What is being asked: Scan the data for "accepted" and copy the lines it appears in.

[Dataset extract Boundary: Start]

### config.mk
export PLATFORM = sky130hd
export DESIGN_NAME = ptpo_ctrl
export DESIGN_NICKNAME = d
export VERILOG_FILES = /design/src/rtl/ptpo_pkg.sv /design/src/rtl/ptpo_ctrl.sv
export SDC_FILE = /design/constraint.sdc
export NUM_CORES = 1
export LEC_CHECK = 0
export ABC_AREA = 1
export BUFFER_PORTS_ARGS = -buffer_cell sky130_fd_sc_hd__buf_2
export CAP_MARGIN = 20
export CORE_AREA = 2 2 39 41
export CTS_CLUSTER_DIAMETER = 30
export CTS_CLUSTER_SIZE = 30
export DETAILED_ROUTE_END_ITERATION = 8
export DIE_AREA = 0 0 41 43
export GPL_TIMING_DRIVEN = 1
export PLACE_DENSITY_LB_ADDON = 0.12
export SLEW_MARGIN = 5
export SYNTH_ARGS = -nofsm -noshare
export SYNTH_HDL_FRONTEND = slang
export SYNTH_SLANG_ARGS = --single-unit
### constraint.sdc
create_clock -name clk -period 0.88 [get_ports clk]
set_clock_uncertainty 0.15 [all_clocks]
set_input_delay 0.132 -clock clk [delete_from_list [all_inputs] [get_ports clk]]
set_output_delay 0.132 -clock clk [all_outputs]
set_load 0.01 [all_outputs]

[Dataset extract Boundary: End]
[Dataset extract Boundary: Start]

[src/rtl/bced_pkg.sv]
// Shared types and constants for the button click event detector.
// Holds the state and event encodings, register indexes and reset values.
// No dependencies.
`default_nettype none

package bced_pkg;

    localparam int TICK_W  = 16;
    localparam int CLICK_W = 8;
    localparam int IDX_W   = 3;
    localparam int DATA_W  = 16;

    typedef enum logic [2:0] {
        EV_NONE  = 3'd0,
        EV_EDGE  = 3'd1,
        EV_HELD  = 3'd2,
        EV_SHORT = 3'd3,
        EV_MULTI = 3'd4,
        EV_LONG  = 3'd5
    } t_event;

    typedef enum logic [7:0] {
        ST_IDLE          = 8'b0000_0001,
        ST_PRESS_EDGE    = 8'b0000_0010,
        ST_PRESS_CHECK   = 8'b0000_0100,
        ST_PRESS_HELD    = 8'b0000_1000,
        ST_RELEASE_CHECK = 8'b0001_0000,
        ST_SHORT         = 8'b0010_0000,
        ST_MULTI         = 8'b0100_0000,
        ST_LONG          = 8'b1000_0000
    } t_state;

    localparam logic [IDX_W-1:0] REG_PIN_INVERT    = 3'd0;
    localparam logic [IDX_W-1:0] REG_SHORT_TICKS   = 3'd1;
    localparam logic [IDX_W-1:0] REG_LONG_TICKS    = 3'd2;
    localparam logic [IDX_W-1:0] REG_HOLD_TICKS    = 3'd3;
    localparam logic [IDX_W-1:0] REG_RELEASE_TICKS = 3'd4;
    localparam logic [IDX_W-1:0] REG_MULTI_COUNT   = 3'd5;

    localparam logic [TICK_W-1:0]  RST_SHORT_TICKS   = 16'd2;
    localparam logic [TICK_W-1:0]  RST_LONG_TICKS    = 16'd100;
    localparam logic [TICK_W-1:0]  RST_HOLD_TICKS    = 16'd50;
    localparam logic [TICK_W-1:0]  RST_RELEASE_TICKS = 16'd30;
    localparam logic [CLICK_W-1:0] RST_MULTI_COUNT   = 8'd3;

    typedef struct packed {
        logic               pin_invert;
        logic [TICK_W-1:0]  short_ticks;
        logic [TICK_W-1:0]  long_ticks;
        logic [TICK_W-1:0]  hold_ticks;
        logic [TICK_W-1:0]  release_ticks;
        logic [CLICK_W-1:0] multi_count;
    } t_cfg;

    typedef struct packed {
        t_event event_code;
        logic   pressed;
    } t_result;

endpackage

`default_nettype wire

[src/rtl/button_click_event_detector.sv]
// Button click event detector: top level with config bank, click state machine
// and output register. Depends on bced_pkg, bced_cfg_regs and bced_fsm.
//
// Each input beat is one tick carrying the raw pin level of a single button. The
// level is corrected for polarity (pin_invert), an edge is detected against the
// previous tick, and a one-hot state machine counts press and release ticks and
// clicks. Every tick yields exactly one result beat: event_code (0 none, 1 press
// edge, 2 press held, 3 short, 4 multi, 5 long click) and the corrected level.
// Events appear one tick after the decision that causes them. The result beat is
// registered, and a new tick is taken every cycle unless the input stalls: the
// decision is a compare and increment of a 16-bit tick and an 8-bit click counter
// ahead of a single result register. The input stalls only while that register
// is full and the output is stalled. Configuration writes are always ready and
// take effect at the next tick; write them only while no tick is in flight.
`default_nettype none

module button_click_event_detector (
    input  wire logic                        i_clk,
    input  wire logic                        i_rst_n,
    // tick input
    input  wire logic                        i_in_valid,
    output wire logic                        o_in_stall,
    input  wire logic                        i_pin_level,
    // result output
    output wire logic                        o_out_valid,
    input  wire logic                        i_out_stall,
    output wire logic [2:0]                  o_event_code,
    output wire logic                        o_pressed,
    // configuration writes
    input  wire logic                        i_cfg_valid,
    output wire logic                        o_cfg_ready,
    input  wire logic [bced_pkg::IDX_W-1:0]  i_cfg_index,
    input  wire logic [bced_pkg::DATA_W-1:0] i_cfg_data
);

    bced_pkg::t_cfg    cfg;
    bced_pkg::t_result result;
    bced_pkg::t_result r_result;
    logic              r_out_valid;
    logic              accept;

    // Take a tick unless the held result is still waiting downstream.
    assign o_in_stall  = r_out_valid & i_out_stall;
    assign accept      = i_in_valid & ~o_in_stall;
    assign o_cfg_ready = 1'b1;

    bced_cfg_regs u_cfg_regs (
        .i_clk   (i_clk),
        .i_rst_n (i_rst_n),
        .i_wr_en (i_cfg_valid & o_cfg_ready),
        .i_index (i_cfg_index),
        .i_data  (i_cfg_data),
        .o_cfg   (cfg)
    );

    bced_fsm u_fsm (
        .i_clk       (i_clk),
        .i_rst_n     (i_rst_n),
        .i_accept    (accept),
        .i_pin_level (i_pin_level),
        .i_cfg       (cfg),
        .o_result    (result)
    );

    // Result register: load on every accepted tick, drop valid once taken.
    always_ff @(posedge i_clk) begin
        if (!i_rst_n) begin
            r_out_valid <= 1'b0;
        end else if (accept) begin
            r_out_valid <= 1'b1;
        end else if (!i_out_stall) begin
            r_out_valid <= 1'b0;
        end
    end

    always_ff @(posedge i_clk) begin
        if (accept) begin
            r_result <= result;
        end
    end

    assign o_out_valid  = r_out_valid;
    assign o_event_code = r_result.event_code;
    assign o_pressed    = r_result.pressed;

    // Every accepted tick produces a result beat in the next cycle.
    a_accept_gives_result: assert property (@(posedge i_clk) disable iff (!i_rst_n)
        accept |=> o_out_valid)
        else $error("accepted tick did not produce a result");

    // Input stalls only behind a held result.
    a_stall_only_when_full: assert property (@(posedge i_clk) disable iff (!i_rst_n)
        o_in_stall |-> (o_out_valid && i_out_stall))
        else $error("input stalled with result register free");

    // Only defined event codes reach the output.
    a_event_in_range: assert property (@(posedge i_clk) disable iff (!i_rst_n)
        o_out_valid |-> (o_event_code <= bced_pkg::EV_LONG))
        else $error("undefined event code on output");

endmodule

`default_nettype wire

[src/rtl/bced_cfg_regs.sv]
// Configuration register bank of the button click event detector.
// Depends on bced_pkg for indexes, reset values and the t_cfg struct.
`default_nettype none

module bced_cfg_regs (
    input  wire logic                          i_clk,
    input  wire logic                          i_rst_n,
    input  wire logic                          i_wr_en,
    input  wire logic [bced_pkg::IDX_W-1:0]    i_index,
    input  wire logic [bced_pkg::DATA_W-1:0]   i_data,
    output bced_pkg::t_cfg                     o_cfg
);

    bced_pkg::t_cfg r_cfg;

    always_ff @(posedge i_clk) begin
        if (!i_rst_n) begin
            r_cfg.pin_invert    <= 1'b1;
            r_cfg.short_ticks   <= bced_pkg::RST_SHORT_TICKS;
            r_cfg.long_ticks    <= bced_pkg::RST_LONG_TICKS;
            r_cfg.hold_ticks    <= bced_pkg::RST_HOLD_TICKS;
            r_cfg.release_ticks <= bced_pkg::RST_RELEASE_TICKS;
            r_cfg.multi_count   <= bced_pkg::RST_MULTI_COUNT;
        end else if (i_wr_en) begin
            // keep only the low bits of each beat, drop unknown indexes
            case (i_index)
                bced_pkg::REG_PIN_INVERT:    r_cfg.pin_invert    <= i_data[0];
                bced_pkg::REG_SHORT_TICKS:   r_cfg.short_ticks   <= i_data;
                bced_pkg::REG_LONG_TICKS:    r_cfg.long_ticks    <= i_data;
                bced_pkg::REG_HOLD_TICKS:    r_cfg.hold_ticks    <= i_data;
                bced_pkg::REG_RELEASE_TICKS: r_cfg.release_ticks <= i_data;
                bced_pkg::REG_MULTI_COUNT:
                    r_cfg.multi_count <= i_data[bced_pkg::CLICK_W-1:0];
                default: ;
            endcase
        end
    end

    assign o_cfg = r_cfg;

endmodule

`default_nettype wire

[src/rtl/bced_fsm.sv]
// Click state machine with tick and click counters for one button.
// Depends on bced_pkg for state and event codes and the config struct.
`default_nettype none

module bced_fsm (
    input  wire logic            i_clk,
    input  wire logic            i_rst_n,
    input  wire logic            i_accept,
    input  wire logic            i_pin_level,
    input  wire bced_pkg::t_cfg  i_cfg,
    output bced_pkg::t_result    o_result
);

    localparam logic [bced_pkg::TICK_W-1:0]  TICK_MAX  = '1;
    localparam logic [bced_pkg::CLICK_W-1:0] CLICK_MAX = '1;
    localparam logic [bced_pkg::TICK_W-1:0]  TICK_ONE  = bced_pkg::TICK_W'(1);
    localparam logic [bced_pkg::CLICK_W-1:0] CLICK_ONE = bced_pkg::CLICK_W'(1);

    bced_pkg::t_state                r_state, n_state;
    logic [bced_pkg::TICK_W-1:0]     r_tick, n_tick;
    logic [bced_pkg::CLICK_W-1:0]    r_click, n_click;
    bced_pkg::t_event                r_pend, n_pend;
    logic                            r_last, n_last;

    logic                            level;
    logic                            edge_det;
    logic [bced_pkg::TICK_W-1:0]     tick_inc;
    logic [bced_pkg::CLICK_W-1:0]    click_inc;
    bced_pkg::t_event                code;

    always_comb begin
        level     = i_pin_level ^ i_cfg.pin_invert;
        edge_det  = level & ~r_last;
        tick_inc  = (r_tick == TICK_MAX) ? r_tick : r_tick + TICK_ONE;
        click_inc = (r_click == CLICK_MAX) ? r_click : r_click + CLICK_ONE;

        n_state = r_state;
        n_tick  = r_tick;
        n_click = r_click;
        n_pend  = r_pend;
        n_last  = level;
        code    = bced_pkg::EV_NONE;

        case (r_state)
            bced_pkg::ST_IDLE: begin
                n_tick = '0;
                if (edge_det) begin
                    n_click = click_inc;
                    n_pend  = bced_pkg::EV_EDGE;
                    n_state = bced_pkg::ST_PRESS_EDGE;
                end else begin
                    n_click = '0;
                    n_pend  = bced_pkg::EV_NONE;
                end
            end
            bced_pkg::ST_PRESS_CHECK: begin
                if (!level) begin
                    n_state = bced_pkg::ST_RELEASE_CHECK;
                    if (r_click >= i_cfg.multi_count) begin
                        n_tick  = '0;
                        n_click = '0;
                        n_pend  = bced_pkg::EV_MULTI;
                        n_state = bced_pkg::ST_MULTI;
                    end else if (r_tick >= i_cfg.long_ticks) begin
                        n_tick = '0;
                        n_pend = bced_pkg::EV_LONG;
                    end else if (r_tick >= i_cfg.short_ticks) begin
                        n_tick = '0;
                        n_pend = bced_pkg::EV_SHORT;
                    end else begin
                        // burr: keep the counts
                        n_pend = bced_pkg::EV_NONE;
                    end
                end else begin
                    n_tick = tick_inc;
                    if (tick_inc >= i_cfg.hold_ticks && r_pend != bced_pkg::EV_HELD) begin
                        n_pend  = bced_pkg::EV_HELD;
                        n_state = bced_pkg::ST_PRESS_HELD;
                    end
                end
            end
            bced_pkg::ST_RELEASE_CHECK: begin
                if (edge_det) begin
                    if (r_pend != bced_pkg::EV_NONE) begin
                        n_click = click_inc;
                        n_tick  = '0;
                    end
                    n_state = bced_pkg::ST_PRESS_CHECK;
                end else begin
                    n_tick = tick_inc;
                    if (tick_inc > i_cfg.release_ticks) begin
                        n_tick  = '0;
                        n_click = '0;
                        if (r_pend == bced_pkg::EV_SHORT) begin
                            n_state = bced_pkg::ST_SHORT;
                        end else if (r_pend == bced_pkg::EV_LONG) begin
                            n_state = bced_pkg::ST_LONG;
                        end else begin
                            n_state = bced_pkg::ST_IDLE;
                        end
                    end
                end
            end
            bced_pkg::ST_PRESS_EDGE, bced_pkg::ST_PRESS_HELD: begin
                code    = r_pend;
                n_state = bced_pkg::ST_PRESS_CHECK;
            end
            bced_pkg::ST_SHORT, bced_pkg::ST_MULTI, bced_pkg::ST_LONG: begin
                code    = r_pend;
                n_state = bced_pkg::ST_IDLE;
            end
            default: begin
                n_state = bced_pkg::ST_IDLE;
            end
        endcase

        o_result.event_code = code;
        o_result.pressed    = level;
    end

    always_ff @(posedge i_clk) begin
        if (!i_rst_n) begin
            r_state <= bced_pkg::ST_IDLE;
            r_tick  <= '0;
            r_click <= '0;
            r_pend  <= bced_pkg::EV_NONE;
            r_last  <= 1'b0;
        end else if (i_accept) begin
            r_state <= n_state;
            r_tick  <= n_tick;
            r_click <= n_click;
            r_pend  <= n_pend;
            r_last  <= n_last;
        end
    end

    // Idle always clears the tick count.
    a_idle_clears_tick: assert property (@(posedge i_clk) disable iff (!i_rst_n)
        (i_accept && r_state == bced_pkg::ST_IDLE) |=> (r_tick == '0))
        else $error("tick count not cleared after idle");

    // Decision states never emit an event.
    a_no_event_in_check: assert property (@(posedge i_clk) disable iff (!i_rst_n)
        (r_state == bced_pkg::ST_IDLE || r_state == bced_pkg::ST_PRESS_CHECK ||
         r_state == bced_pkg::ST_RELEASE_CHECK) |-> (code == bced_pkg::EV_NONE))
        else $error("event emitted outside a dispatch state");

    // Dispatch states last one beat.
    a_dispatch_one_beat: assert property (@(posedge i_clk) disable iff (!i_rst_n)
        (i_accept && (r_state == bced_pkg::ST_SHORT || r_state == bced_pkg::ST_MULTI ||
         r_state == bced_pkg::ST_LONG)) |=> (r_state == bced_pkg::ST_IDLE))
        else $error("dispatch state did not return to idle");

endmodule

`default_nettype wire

[Dataset extract Boundary: End]
[Dataset extract Boundary: Start]

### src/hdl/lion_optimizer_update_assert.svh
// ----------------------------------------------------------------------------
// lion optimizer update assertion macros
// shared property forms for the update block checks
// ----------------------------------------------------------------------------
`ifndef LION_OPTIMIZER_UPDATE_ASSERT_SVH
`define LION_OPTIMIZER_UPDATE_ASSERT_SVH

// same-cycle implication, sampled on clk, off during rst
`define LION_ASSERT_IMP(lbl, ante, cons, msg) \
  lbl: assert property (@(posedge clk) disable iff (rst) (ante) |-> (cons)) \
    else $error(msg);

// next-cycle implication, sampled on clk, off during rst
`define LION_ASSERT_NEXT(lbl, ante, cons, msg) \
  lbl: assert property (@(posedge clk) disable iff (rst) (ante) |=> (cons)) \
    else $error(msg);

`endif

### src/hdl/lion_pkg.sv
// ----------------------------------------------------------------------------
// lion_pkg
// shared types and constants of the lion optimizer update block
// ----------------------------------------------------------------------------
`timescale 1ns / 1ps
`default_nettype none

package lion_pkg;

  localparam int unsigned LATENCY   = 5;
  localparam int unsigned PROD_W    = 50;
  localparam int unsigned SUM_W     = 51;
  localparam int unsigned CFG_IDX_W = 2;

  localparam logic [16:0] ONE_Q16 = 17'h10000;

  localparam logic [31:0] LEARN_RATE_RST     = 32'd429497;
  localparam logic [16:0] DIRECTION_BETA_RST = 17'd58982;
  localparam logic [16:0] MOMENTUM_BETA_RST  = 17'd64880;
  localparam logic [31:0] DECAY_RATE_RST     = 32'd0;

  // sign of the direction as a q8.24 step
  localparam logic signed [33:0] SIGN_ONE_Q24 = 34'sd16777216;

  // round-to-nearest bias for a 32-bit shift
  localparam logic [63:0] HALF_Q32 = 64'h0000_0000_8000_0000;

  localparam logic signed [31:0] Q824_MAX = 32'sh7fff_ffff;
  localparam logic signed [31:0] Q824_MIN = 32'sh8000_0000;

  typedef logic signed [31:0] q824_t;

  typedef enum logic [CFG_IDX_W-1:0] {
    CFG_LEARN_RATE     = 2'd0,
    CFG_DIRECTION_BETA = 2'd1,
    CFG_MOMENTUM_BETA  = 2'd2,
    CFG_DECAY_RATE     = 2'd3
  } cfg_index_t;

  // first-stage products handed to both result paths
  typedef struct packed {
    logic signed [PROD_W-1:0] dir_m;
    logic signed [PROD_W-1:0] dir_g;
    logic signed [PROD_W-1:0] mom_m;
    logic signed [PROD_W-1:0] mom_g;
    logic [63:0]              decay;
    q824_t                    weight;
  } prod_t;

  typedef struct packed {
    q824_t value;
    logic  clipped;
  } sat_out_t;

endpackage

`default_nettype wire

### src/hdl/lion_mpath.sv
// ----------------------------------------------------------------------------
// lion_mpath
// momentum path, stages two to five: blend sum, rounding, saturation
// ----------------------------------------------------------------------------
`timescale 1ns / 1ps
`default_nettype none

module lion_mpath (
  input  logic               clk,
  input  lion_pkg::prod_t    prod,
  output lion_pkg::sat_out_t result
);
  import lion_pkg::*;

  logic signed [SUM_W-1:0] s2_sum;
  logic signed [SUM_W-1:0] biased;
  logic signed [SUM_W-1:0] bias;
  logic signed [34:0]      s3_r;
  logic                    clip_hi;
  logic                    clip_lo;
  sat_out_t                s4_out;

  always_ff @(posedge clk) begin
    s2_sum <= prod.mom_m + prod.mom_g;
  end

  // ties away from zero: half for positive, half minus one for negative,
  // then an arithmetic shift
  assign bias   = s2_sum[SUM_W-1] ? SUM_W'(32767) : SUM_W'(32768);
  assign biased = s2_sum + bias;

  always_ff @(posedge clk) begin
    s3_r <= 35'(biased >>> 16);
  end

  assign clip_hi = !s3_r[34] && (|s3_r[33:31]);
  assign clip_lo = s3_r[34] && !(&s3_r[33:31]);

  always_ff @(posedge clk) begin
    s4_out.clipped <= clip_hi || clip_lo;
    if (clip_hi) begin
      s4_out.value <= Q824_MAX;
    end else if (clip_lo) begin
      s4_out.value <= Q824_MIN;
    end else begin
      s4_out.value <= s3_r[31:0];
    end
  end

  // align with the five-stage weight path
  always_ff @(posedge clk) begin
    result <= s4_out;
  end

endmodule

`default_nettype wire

[Dataset extract Boundary: End]

Task answer:
    // Result register: load on every accepted tick, drop valid once taken.
    // Every accepted tick produces a result beat in the next cycle.
        else $error("accepted tick did not produce a result");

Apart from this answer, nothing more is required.